Hace algunos años, estaba paseando con mis hijos
por un shopping –no recuerdo exactamente cuál, lo que importa muy poco porque
conocer uno es conocerlos todos– cuando, viendo vidrieras un poco de reojo, me
llamó la atención ese característico perfil de tres cuartos con los pelos al
viento y la mirada al infinito de uno de los argentinos más reconocidos del
mundo.
Ernesto Guevara estaba allí,
embelleciendo con su boina toda una colección de remeras y otras prendas de un
local de ropa que no se caracterizaba –y estoy bastante seguro que eso no ha
cambiado al día de hoy– por su espíritu revolucionario.
Me voy a ahorrar los típicos
comentarios que se pueden desprender de semejante visión para pasar a la
reflexión que me disparó ver al Che como artículo de consumo de alta gama:
¿hubiera estado Guevara allí si en vez de continuar su intento revolucionario
en el Congo y Bolivia se hubiera quedado en su despacho del Banco Nacional
Cubano o en su rol de Ministro de Industria? ¿Y si hubiera muerto de viejo en
su cama en La Habana? ¿Si hubiese pasado el resto de sus días combatiendo por
su pueblo detrás de un escritorio como engranaje burocrático, pero no por ello
menos fundamental, del gobierno?
Volvamos por un segundo a Ciudad
Gótica. Estamos en el final de El
caballero de la noche (The Dark
Knight). Harvey Dent, el fiscal impoluto, el príncipe inmaculado, el
villano y asesino, yace muerto luego de haber caído al vacío. Batman lo
contempla y reproduce un diálogo que él mismo, en su faceta civil de Bruce
Wayne, había tenido con Harvey unos días atrás: “O mueres siendo un héroe o
vives lo suficiente para convertirte en el villano”.

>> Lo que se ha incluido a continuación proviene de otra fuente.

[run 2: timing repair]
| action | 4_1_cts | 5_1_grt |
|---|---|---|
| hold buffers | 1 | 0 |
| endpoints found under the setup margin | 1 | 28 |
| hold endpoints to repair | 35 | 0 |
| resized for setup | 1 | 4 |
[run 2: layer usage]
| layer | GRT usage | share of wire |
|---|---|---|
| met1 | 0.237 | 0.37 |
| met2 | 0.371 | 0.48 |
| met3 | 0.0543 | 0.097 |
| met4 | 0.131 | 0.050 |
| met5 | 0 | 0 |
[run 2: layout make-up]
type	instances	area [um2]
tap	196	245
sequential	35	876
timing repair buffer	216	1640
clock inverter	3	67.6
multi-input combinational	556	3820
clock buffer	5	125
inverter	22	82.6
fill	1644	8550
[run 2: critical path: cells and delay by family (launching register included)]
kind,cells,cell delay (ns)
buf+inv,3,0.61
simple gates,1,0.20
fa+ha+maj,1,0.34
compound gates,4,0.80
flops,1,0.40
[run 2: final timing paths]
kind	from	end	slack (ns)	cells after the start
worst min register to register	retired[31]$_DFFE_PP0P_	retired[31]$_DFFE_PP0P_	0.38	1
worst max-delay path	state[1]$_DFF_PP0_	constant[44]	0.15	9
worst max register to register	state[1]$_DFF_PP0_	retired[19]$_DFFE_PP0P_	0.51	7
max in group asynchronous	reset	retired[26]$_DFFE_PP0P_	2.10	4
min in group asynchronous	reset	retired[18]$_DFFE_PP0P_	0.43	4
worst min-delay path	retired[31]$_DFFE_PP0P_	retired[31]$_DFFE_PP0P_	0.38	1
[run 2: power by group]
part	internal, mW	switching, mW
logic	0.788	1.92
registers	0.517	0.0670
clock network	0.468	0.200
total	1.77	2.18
## src/rtl/rv32i_pkg.sv

```systemverilog
// Shared RV32I definitions: opcode constants, DE control bundle, and
// the operand-usage decode that the hazard logic relies on.
package rv32i_pkg;

  localparam logic [6:0] OP_LOAD   = 7'b0000011;
  localparam logic [6:0] OP_STORE  = 7'b0100011;
  localparam logic [6:0] OP_BRANCH = 7'b1100011;
  localparam logic [6:0] OP_IMM    = 7'b0010011;
  localparam logic [6:0] OP_OP     = 7'b0110011;
  localparam logic [6:0] OP_JALR   = 7'b1100111;
  localparam logic [6:0] OP_JAL    = 7'b1101111;
  localparam logic [6:0] OP_LUI    = 7'b0110111;
  localparam logic [6:0] OP_AUIPC  = 7'b0010111;
  localparam logic [6:0] BUBBLE_OP = 7'b0000000;

  typedef struct packed {
    logic       valid;
    logic [6:0] op;
    logic [2:0] funct3;
    logic       funct7b5;
    logic [4:0] rs1;
    logic [4:0] rs2;
    logic [4:0] rd;
    logic       reg_write;
    logic       mem_write;
    logic       mem_read;
  } de_ctrl_t;

  function automatic logic uses_rs1(input logic [6:0] op);
    return (op == OP_BRANCH) || (op == OP_LOAD) || (op == OP_STORE) ||
           (op == OP_IMM) || (op == OP_OP) || (op == OP_JALR);
  endfunction

  function automatic logic uses_rs2(input logic [6:0] op);
    return (op == OP_BRANCH) || (op == OP_STORE) || (op == OP_OP);
  endfunction

endpackage

```

## src/rtl/rv32i_hazard_detect.sv

```systemverilog
// Load-use detector: flags an FD instruction that reads the register a
// load currently in DE will write, which EM forwarding cannot yet supply.
module rv32i_hazard_detect
  import rv32i_pkg::*;
(
  input  logic       de_valid_i,
  input  logic [6:0] de_op_i,
  input  logic [4:0] de_rd_i,
  input  logic       fd_valid_i,
  input  logic [6:0] fd_op_i,
  input  logic [4:0] fd_rs1_i,
  input  logic [4:0] fd_rs2_i,
  output logic       haz_o
);

  logic load_in_de;
  logic rs1_hit;
  logic rs2_hit;

  assign load_in_de = de_valid_i && (de_op_i == OP_LOAD) && (de_rd_i != 5'd0);
  assign rs1_hit    = uses_rs1(fd_op_i) && (fd_rs1_i == de_rd_i);
  assign rs2_hit    = uses_rs2(fd_op_i) && (fd_rs2_i == de_rd_i);
  assign haz_o      = load_in_de && fd_valid_i && (rs1_hit || rs2_hit);

endmodule

```

## src/rtl/rv32i_de_stage.sv

```systemverilog
// Decode-to-execute pipeline register with load-use bubble insertion,
// flush/memory-stall handling and saturating stall/flush counters.
module rv32i_de_stage
  import rv32i_pkg::*;
#(
  parameter int XLEN  = 32,
  parameter int CNT_W = 16
) (
  input  logic             clk,
  input  logic             reset,
  input  logic             mem_stall,
  input  logic             flush,
  input  logic             FD_valid,
  input  logic [6:0]       FD_OP,
  input  logic [2:0]       FD_funct3,
  input  logic             FD_funct7b5,
  input  logic [4:0]       FD_rs1,
  input  logic [4:0]       FD_rs2,
  input  logic [4:0]       FD_rd,
  input  logic             FD_RegWrite,
  input  logic             FD_MemWrite,
  input  logic             FD_MemRead,
  input  logic [XLEN-1:0]  FD_imm,
  input  logic [XLEN-1:0]  FD_PC,
  input  logic [XLEN-1:0]  FD_rs1_data,
  input  logic [XLEN-1:0]  FD_rs2_data,
  output logic             DE_valid,
  output logic [6:0]       DE_OP,
  output logic [2:0]       DE_funct3,
  output logic             DE_funct7b5,
  output logic [4:0]       DE_rs1,
  output logic [4:0]       DE_rs2,
  output logic [4:0]       DE_rd,
  output logic             DE_RegWrite,
  output logic             DE_MemWrite,
  output logic             DE_MemRead,
  output logic [XLEN-1:0]  DE_imm,
  output logic [XLEN-1:0]  DE_PC,
  output logic [XLEN-1:0]  DE_rs1_data,
  output logic [XLEN-1:0]  DE_rs2_data,
  output logic             lu_stall,
  output logic [CNT_W-1:0] lu_stall_cnt,
  output logic [CNT_W-1:0] flush_cnt
);

  de_ctrl_t               ctrl_q, ctrl_d, fd_ctrl;
  logic     [XLEN-1:0]    imm_q, imm_d, pc_q, pc_d;
  logic     [XLEN-1:0]    rs1_data_q, rs1_data_d, rs2_data_q, rs2_data_d;
  logic     [CNT_W-1:0]   lu_cnt_q, lu_cnt_d, fl_cnt_q, fl_cnt_d;
  logic                   haz;
  logic                   take_bubble;

  rv32i_hazard_detect u_hazard (
    .de_valid_i (ctrl_q.valid),
    .de_op_i    (ctrl_q.op),
    .de_rd_i    (ctrl_q.rd),
    .fd_valid_i (FD_valid),
    .fd_op_i    (FD_OP),
    .fd_rs1_i   (FD_rs1),
    .fd_rs2_i   (FD_rs2),
    .haz_o      (haz)
  );

  assign lu_stall = haz && !flush && !mem_stall;

  assign fd_ctrl = '{valid: 1'b1, op: FD_OP, funct3: FD_funct3, funct7b5: FD_funct7b5,
                     rs1: FD_rs1, rs2: FD_rs2, rd: FD_rd, reg_write: FD_RegWrite,
                     mem_write: FD_MemWrite, mem_read: FD_MemRead};

  // Flush outranks mem_stall; an invalid FD slot loads as a bubble.
  assign take_bubble = flush || (!mem_stall && (haz || !FD_valid));

  always_comb begin
    ctrl_d     = ctrl_q;
    imm_d      = imm_q;
    pc_d       = pc_q;
    rs1_data_d = rs1_data_q;
    rs2_data_d = rs2_data_q;
    if (take_bubble) begin
      ctrl_d     = '0;
      imm_d      = '0;
      pc_d       = '0;
      rs1_data_d = '0;
      rs2_data_d = '0;
    end else if (!mem_stall) begin
      ctrl_d     = fd_ctrl;
      imm_d      = FD_imm;
      pc_d       = FD_PC;
      rs1_data_d = FD_rs1_data;
      rs2_data_d = FD_rs2_data;
    end
  end

  always_comb begin
    lu_cnt_d = lu_cnt_q;
    fl_cnt_d = fl_cnt_q;
    if (lu_stall && (lu_cnt_q != {CNT_W{1'b1}})) lu_cnt_d = lu_cnt_q + 1'b1;
    if (flush && (fl_cnt_q != {CNT_W{1'b1}}))    fl_cnt_d = fl_cnt_q + 1'b1;
  end

  always_ff @(posedge clk) begin
    if (reset) begin
      ctrl_q     <= '0;
      imm_q      <= '0;
      pc_q       <= '0;
      rs1_data_q <= '0;
      rs2_data_q <= '0;
      lu_cnt_q   <= '0;
      fl_cnt_q   <= '0;
    end else begin
      ctrl_q     <= ctrl_d;
      imm_q      <= imm_d;
      pc_q       <= pc_d;
      rs1_data_q <= rs1_data_d;
      rs2_data_q <= rs2_data_d;
      lu_cnt_q   <= lu_cnt_d;
      fl_cnt_q   <= fl_cnt_d;
    end
  end

  assign DE_valid     = ctrl_q.valid;
  assign DE_OP        = ctrl_q.op;
  assign DE_funct3    = ctrl_q.funct3;
  assign DE_funct7b5  = ctrl_q.funct7b5;
  assign DE_rs1       = ctrl_q.rs1;
  assign DE_rs2       = ctrl_q.rs2;
  assign DE_rd        = ctrl_q.rd;
  assign DE_RegWrite  = ctrl_q.reg_write;
  assign DE_MemWrite  = ctrl_q.mem_write;
  assign DE_MemRead   = ctrl_q.mem_read;
  assign DE_imm       = imm_q;
  assign DE_PC        = pc_q;
  assign DE_rs1_data  = rs1_data_q;
  assign DE_rs2_data  = rs2_data_q;
  assign lu_stall_cnt = lu_cnt_q;
  assign flush_cnt    = fl_cnt_q;

endmodule

```

## config.mk

```make
export PLATFORM = sky130hd
export DESIGN_NAME = rv32i_de_stage
export DESIGN_NICKNAME = d
export VERILOG_FILES = /design/src/rtl/rv32i_pkg.sv /design/src/rtl/rv32i_hazard_detect.sv /design/src/rtl/rv32i_de_stage.sv
export SDC_FILE = /design/constraint.sdc
export NUM_CORES = 1
export LEC_CHECK = 0
export CAP_MARGIN = 10
export CORE_ASPECT_RATIO = 0.7
export CORE_MARGIN = 2
export CORE_UTILIZATION = 41
export DETAILED_ROUTE_END_ITERATION = 7
export PLACE_DENSITY_LB_ADDON = 0.08
export SYNTH_ARGS = -nofsm -noshare
export SYNTH_HDL_FRONTEND = slang
export SYNTH_HIERARCHICAL = 1
export SYNTH_SLANG_ARGS = --single-unit
```

## constraint.sdc

```tcl
create_clock -name clk -period 4.1 [get_ports clk]
set_input_delay 1.23 -clock clk [delete_from_list [all_inputs] [get_ports clk]]
set_output_delay 1.23 -clock clk [all_outputs]
set_load 0.02 [all_outputs]
```

==> flow_metrics.py, run 1 <==
metrics = {
    "setup_path": {
        "setup.worst_path.start": "FD_rs2[2]",
        "cp_cell_sequence": "dlygate4sd2_1 > xor2_1 > nor4_1 > nand2_1 > a21oi_2 > or3b_4 > inv_2 > buf_6",
        "start_kind": "input pin",
        "arrival_ps": 2820,
        "r2r_start": "DE_rd[4]",
        "crit_type": "input pin to output pin",
        "crit_fanout": 2,
        "cp.required_ps": 2870,
        "slowest_delay_ps": 400,
        "cp-end-kind": "output pin",
        "slowest_stage": "or3b_4",
    },
    "floorplan": {
        "num_rows": 40,
        "die_area_um2": 18800,
        "die_h_um": 115,
        "core-area_um2": 17200,
        "pin_count": 353,
        "die_x_um": 163,
        "start_util_pct": 42.1,
    },
    "timing": {
        "fin_crit_ps": 4050,
        "hold_viol": 0,
        "tns_ps": 0,
        "finalCritPeriodShare_pct": 98.7,
        "maxSlewViolCount": 0,
        "timing.fmax_mhz": 247,
        "slew_headroom_pct": 23.3,
        "fin_skew_ps": 14.8,
        "worst_pin_slew_ps": 1140,
        "setup_violations": 0,
        "whs_ps": 480,
    },
    "layout": {
        "final_util_pct": 68.4,
        "area_growth_syn_to_layout_pct": 62.4,
        "drive_gt1_share_pct": 6.46,
        "antenna_cells": 0,
        "layout_common_cells": "clkdlybuf4s50_1 (335), dfxtp_1 (190), nor2_1 (171), mux2i_1 (159), a21oi_1 (20)",
        "fillers": 1397,
        "nNetsFinal": 1235,
        "final_common_cell": "clkdlybuf4s50_1",
    },
    "clock_network": {
        "cts_sinks": 190,
        "htreeDepth": 4,
        "clock_latency_ps": 430,
        "cts_buffers": 17,
        "cts_tree": "yes",
        "cts_root_buf": "clkbuf_16",
        "cts.path.max_buffers": 2,
        "cts_hold_buf": 0,
        "clk_pin_slew_ps": 70,
    },
    "grt": {
        "groute.usage.overall_pct": 22.8,
        "grt_pass1_wl_um": 33300,
        "grt_overflow": 0,
        "grt_pass1_vias": 6224,
        "antenna_found_initial": 0,
        "grt_max_degree": 61,
    },
    "synthesis": {
        "syn_nets": 892,
        "syn_avg_cell_area_um2": 9.96,
        "seq_area_frac_synth_pct": 52.4,
        "netlist_instances": 728,
        "ys_types": 39,
        "synth_edf_count": 0,
        "synth_top_area_share_pct": 52.4,
        "synth_largest_area_cell": "dfxtp_1",
        "ys.flop_type": "dfxtp_1",
        "synth_area_leaders": "dfxtp_1 (52%), mux2i_1 (22%), nor2_1 (8.8%), clkbuf_1 (2.0%), a21oi_1 (1.4%)",
        "syn_area_um2": 7250,
        "synth-seq-cells": 190,
        "async_flop_share_pct": 0,
        "ys_warn_count": 6,
    },
    "flow_run": {
        "cap_violations": 0,
    },
    "routing": {
        "num_vias": 6425,
        "wl_per_cell_um": 16.6,
        "drc": 0,
        "drtAntennaViolNets": 0,
        "dr.first_iter.drc_count": 385,
        "drt-total-wl_um": 21900,
        "via_per_inst": 4.89,
        "first_pass_iters": 4,
    },
    "pwr": {
        "p_leak_nw": 4.70,
        "pwr_density_cell_nw_per_um2": 364,
        "irDropWorstVdd_uv": 200,
    },
    "hold_path": {
        "hp-start": "DE_valid",
        "hold_path.class": "flop to flop",
    },
    "place": {
        "gp_congestion": 0.776,
        "dpl.hpwl_um": 15900,
        "io_buffers": 352,
    },
    "status": {
        "status": "finished clean",
    },
}
cells in the mapped netlist (2+ instances only):
library cell    n
a211oi_1        2
a21oi_1        21
a31oi_1         3
and3_1          6
and4_1          2
buf_1           3
buf_2           2
clkbuf_1       39
dfxtp_1       190
ha_1            2
inv_1           9
mux2_2          3
mux2i_1       159
nand2_1        12
nand3_1         7
nand4_1        11
nor2_1        171
nor2b_1         4
nor3_1          4
nor4_1         10
nor4b_1         2
o21ai_0        12
o31ai_1        10
or3_1           9
or4_1          11
xnor2_1         2
xor2_1         10
routing by layer:
metal,vias up,part of all wire (%),track usage [%],wire length (um)
li1,3205,-,-,-
met1,2992,42,26.8,9180
met2,208,48,39.4,10500
met3,20,8.6,8.55,1880
met4,0,1.4,6.61,300
met5,-,0,0,0
cell type report:
type / count / area, um^2 / area share [%]
clock buffers: 19 / 453 / 3.85
well taps: 231 / 289 / 2.45
multi-input cells: 485 / 3320 / 28.2
repair buffers: 368 / 3670 / 31.2
inverters: 9 / 33.8 / 0.287
flip-flops and latches: 190 / 3800 / 32.3
clock inverters: 12 / 204 / 1.73
logic make-up (layout without fill, tap and decap cells):
| logic type | Yosys count | after routing | share of synthesized area (%) |
|---|---|---|---|
| simple gates | 255 | 255 | 16.1 |
| xor+xnor | 12 | 12 | 1.45 |
| flops | 190 | 190 | 52.4 |
| compound gates | 54 | 54 | 4.52 |
| mux | 162 | 162 | 22.4 |
| fa+ha+maj | 2 | 2 | 0.345 |
| buf+inv | 53 | 408 | 2.78 |
what timing repair did:
item                                    4_1_cts  5_1_grt
endpoints found under the hold margin         0        0
resized for setup                            30       14
pin swaps                                     7        9
endpoints found under the setup margin        1        1
setup buffers                                 1        0
worst max-delay path: cells and delay by family:
family | cells | cell delay (ps)
xor+xnor | 1 | 150
buf+inv | 3 | 450
compound gates | 1 | 190
simple gates | 3 | 790
state kept, by name, indices dropped and copies added (netlist names):
name / flops
DE_MemRead: 1
DE_MemWrite: 1
DE_OP: 7
DE_PC: 32
DE_RegWrite: 1
DE_funct3: 3
DE_funct7b5: 1
DE_imm: 32
DE_rd: 5
DE_rs1: 5
DE_rs1_data: 32
DE_rs2: 5
DE_rs2_data: 32
DE_valid: 1
flush_cnt: 16
lu_stall_cnt: 16
per-stage QoR:
| step | cell area, um^2 | power [mW] | worst slack (ps) | instances |
|---|---|---|---|---|
| finish | 11800 | 4.28 | 53.9 | 1314 |
| floorplan | 7250 | 2.19 | 249 | 728 |
| global placement | 11100 | 2.48 | -838 | 1282 |
| CTS | 11800 | 4.32 | 7.88 | 1314 |
| detailed placement | 11100 | 2.48 | -758 | 1282 |
| global route | 11800 | 4.44 | -1.28 | 1314 |
final timing paths:
kind                                          to  slack (ps)  cells past startpoint
worst max register to register  lu_stall_cnt[13]        1020                     11
worst max-delay path                    lu_stall          50                      8
worst min-delay path                    DE_valid         480                      2
worst min register to register          DE_valid         480                      2
power breakdown:
group          switching (mW)  total [mW]  internal (mW)  leakage (nW)
registers              0.0276        1.92           1.89          1.54
logic                   0.222       0.519          0.297          2.83
clock network           0.727        1.85           1.12         0.325
total                   0.976        4.28           3.31          4.70
Power figures use the tool's default switching activity.
==> inputs of run 2 (changes only) <==
--- a/config.mk
+++ b/config.mk
@@ -5,7 +5,7 @@
 export SDC_FILE = /design/constraint.sdc
 export NUM_CORES = 1
 export LEC_CHECK = 0
-export CAP_MARGIN = 10
+export CAP_MARGIN = 40
 export CORE_ASPECT_RATIO = 0.7
 export CORE_MARGIN = 2
 export CORE_UTILIZATION = 41
==> run 2 against run 1 <==
Highest routed layer unchanged. Critical path depth down 1. Sequential power is essentially flat. Clock power decreased by 11%. Clock skew down 2.4 ps. Largest cell class unchanged.
==> flow_metrics.py, run 2 (synthesized netlist as in run 1, its figures left out) <==
metrics = {
    "timing": {
        "slew_headroom_pct": 48.4,
        "fin_skew_ps": 12.4,
        "setup_violations": 0,
        "worst_slack_ps": 71.1,
        "worst_pin_slew_ps": 768,
        "hold_viol": 0,
        "maxSlewViolCount": 0,
        "finalCritPeriodShare_pct": 98.3,
        "timing.fmax_mhz": 248,
        "fin_crit_ps": 4030,
    },
    "routing": {
        "wl_met1_um": 8940,
        "drt-total-wl_um": 21900,
        "dr_wl_met2_um": 10600,
        "via_per_inst": 4.89,
        "wl_per_cell_um": 16.6,
        "highest_layer": "met4",
        "drc": 0,
        "dr_wl_met3_um": 2000,
        "dr.first_iter.drc_count": 439,
        "num_vias": 6449,
        "drtAntennaViolNets": 0,
        "first_pass_iters": 4,
    },
    "grt": {
        "grt_overflow": 0,
        "grt_pass1_wl_um": 33600,
        "antenna_found_initial": 0,
        "groute.usage.overall_pct": 23.1,
        "grt_max_degree": 49,
        "grt_pass1_vias": 6239,
    },
    "setup_path": {
        "arrival_ps": 2800,
        "r2r_setup_slack_ps": 1060,
        "r2r_start": "DE_rd[1]",
        "cp-end-kind": "output pin",
        "start_kind": "input pin",
        "worst-r2r-cell-count": 11,
        "cp.required_ps": 2870,
        "timing.rr.end": "lu_stall_cnt[13]",
        "crit_type": "input pin to output pin",
        "crit_fanout": 2,
    },
    "pwr": {
        "pwr_density_cell_nw_per_um2": 347,
        "irDropWorstVdd_uv": 250,
        "p_leak_nw": 4.68,
    },
    "clock_network": {
        "cts_tree": "yes",
        "cts_hold_buf": 0,
        "cts_root_buf": "clkbuf_16",
        "cts_sinks": 190,
        "clk_pin_slew_ps": 60,
        "htreeDepth": 4,
        "cts_buffers": 17,
        "clock_latency_ps": 420,
        "cts.path.max_buffers": 2,
    },
    "flow_run": {
        "cap_violations": 0,
    },
    "floorplan": {
        "die_h_um": 115,
        "core-area_um2": 17200,
        "die_area_um2": 18800,
        "pin_count": 353,
        "start_util_pct": 42.1,
        "die_x_um": 163,
        "num_rows": 40,
    },
    "hold_path": {
        "worstHoldPathCells": 2,
        "hold_path.class": "flop to flop",
        "hp-start": "DE_valid",
        "whs_endpoint": "DE_valid",
    },
    "place": {
        "pre_cts_slack_ps": -766,
        "io_buffers": 352,
        "dpl.hpwl_um": 16200,
        "gp_congestion": 0.776,
    },
    "layout": {
        "layout_common_cells": "clkdlybuf4s50_1 (336), dfxtp_1 (190), nor2_1 (171), mux2i_1 (159), a21oi_1 (20)",
        "nNetsFinal": 1240,
        "final_common_cell": "clkdlybuf4s50_1",
        "drive_gt1_share_pct": 6.89,
        "final_util_pct": 68.3,
        "antenna_cells": 0,
        "fillers": 1389,
        "area_growth_syn_to_layout_pct": 62.2,
    },
    "status": {
        "status": "finished clean",
    },
}
[run 2: cell types whose count changed in the layout (fill, tap and decap cells not counted), sizes merged]
cell,change
clkinv,+2
inv,-1
clkinvlp,+3
clkdlybuf4s50,+1
clkdlybuf4s15,+1
buf,+4
clkbuf,+1
dlygate4sd2,-1
bufinv,-3
dlymetal6s2s,-1
[run 2: worst max-delay path by stage]
stage / startpoint / to / slack, ps / cells past startpoint
after floorplan: FD_rs1[1] / lu_stall / 250 / 7
after global placement: FD_rs2[1] / lu_stall / -840 / 8
after detailed placement: FD_OP[6] / lu_stall / -770 / 8
after CTS: FD_rs1[4] / lu_stall / 6 / 8
after global routing: FD_OP[3] / lu_stall / -0.6 / 7
final: FD_OP[3] / lu_stall / 70 / 7
[run 2: final cells by class]
| type | instances | area, um^2 | area share [%] |
|---|---|---|---|
| sequential | 190 | 3800 | 32.3 |
| timing repair buffer | 373 | 3740 | 31.8 |
| multi-input combinational | 485 | 3320 | 28.2 |
| clock buffer | 19 | 443 | 3.77 |
| tap | 231 | 289 | 2.46 |
| clock inverter | 13 | 138 | 1.17 |
| inverter | 9 | 33.8 | 0.287 |
[run 2: per-stage QoR]
| stage | hold slack [ps] | setup TNS, ps | power (mW) | cell area (um^2) | instances |
|---|---|---|---|---|---|
| 2_1_floorplan | 538 | 0 | 2.19 | 7250 | 728 |
| 3_3_place_gp | 470 | -1410 | 2.48 | 11100 | 1282 |
| 3_5_place_dp | 470 | -988 | 2.48 | 11100 | 1286 |
| 4_1_cts | 482 | 0 | 4.12 | 11700 | 1320 |
| 5_1_grt | 508 | -0.579 | 4.25 | 11800 | 1320 |
| 6_report | 482 | 0 | 4.08 | 11800 | 1320 |
[run 2: layer usage]
layer | vias to the layer above | global-route usage, %
met5 | - | 0
met4 | 0 | 6.84
met3 | 24 | 9.24
met2 | 214 | 39.4
met1 | 2990 | 26.9
li1 | 3221 | -
[run 2: what timing repair did]
action	in CTS	in global routing
buffers inserted	2	0
pin swaps	7	8
setup endpoints to repair	1	1
hold endpoints to repair	0	0
gates resized for setup	30	14
[run 2: power breakdown]
| group | internal [mW] | switching [mW] |
|---|---|---|
| combinational | 0.301 | 0.224 |
| clock | 0.918 | 0.725 |
| sequential | 1.89 | 0.0276 |
| total | 3.11 | 0.976 |
[run 2: worst max-delay path: stages]
cell             delay, ps
clkdlybuf4s50_1        460
nor4b_4                220
o211ai_1               140
a21oi_2                160
or3b_4                 400
inv_2                   80
buf_6                  110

La siguiente entrega de la
trilogía, El caballero de la noche asciende (Batman: The Dark Knight Rises) comienza
mostrándonos que el sacrificio de Batman, al haber hecho suyos los asesinatos
de Dos Caras, tuvo el efecto deseado. Dent es ahora un símbolo, la
representación antropomórfica de la lucha contra el crimen. Gótica inicia una
era de paz construida sobre el relato de un pasado y un héroe que no parece
condecirse exactamente con la realidad.
Gordon, en ese mundo, es el
comisionado que se había manchado las manos haciendo el trabajo sucio para
lograr la prosperidad, era la imagen de la guerra contra el crimen, del Estado
en acción. Sus días en su puesto estaban contados porque había vivido lo
suficiente para embarrarse basándose en que el fin justificaba la suciedad. Fue
la acción que, amparándose en el mito, construyó el cambio.
Los mitos, para consagrarse como
tales, requieren de la existencia y la acción de otros protagonistas que, menos
espectaculares e intransigentes, les den el marco para el lucimiento. Su
histrionismo y seducción, aspectos siempre atractivos, se apoyan en la
existencia menos visible pero siempre complementaria de los que aportan un lado
menos luminoso de la vida, aparentemente rutinario y algo opaco, pero
igualmente imprescindible. Sucede en todos los terrenos. ¿Quién no recuerda a
Javier Portales, con su solvencia y profesionalidad, dándole el marco adecuado
a un mucho más indisciplinado Alberto Olmedo en esa inolvidable zaga de Borges
y Alvarez?
Pero retornemos a los mitos de la
política. Los construimos para inspirarnos en sus actos y reflejar en
ellos los valores más preciados que tenemos.
Bronislaw Baczko, filósofo e
historiador polaco, va a definir estos imaginarios sociales como los procesos
por los cuales “las sociedades se entregan a una invención permanente de sus
propias representaciones globales, otras tantas ideas e imágenes a través de
las cuales se da una identidad, perciben sus divisiones, legitiman su poder o
elaboran modelos formadores para sus ciudadanos”. Este imaginario formará parte
de la construcción de identidades al componer una figuración de sí misma,
delimitar sus amigos y enemigos, rivales y aliados y encontrar un sentido de
relación con la legitimación de un poder.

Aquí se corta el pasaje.